What you are asked to do —
Go over the data and copy out each line with "IMMEDIATE" in it.

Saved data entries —
--------------------

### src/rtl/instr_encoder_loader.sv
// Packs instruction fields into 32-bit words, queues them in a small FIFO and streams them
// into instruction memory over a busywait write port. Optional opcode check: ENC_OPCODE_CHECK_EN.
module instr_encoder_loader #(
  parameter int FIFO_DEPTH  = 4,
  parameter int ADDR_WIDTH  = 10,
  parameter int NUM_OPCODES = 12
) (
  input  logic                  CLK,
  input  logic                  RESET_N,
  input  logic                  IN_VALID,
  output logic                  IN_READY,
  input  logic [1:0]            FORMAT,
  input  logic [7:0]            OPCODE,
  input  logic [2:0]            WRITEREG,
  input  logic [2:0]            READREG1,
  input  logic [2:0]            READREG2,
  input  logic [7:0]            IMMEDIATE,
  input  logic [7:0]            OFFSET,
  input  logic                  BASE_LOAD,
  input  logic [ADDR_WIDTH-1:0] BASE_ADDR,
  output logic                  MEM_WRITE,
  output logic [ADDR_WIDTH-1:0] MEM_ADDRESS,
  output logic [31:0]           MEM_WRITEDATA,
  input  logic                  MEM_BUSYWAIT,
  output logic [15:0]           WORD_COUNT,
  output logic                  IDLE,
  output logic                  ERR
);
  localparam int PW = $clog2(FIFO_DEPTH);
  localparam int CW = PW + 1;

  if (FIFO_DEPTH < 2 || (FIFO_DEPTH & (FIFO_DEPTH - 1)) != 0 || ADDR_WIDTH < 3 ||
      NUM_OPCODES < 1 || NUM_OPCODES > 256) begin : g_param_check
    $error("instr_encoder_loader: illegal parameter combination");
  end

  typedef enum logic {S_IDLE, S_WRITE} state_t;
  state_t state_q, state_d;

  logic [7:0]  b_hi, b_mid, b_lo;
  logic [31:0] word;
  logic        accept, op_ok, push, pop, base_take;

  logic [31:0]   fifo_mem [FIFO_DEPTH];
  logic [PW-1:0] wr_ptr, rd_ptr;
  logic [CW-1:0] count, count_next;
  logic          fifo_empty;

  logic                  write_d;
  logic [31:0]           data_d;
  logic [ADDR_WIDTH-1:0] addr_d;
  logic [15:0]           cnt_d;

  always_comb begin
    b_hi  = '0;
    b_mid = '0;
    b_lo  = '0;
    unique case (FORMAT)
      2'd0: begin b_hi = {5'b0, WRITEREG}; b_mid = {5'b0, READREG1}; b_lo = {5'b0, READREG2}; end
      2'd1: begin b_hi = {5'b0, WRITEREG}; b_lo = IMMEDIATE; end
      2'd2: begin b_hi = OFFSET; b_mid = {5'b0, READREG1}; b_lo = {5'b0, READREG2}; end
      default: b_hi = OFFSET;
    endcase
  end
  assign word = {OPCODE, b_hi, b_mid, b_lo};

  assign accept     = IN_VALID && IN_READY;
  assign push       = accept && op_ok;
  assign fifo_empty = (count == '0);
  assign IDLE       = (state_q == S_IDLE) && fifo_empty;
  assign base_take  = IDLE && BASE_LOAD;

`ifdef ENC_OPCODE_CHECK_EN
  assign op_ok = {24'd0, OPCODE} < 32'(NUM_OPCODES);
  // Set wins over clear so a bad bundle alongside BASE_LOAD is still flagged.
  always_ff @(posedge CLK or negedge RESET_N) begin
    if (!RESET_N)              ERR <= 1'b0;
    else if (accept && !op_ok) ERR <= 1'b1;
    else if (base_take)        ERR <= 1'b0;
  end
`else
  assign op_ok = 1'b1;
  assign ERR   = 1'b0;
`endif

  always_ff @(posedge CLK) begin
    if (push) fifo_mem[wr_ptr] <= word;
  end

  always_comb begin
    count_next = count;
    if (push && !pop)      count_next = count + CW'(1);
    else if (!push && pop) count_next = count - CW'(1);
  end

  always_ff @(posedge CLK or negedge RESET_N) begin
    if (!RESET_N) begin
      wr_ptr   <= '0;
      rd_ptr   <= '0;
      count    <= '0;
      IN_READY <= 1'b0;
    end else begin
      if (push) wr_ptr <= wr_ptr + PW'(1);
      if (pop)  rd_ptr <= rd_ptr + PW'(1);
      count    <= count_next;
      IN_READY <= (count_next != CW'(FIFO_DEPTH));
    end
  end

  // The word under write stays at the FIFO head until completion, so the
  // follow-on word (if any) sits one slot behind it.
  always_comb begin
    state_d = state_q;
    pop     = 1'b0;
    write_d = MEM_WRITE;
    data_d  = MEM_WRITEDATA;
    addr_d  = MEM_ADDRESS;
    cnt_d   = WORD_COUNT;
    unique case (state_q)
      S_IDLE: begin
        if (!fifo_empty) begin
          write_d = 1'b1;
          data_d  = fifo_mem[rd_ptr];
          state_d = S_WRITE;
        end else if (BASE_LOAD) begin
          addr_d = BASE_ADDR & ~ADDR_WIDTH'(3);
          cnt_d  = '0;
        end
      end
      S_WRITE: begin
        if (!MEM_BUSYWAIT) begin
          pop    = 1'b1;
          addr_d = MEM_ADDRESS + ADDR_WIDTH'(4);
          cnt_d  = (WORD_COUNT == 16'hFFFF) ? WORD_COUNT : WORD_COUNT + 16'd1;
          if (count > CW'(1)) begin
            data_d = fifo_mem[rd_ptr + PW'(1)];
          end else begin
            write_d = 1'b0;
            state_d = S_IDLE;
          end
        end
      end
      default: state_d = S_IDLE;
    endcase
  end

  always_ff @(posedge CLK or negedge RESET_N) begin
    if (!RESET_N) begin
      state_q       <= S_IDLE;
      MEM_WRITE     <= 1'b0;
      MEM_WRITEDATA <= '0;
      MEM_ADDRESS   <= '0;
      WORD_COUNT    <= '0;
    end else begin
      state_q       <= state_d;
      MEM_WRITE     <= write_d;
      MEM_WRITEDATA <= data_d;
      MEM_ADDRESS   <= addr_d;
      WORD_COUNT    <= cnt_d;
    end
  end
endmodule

--------------------

Result —
  input  logic [7:0]            IMMEDIATE,
      2'd1: begin b_hi = {5'b0, WRITEREG}; b_lo = IMMEDIATE; end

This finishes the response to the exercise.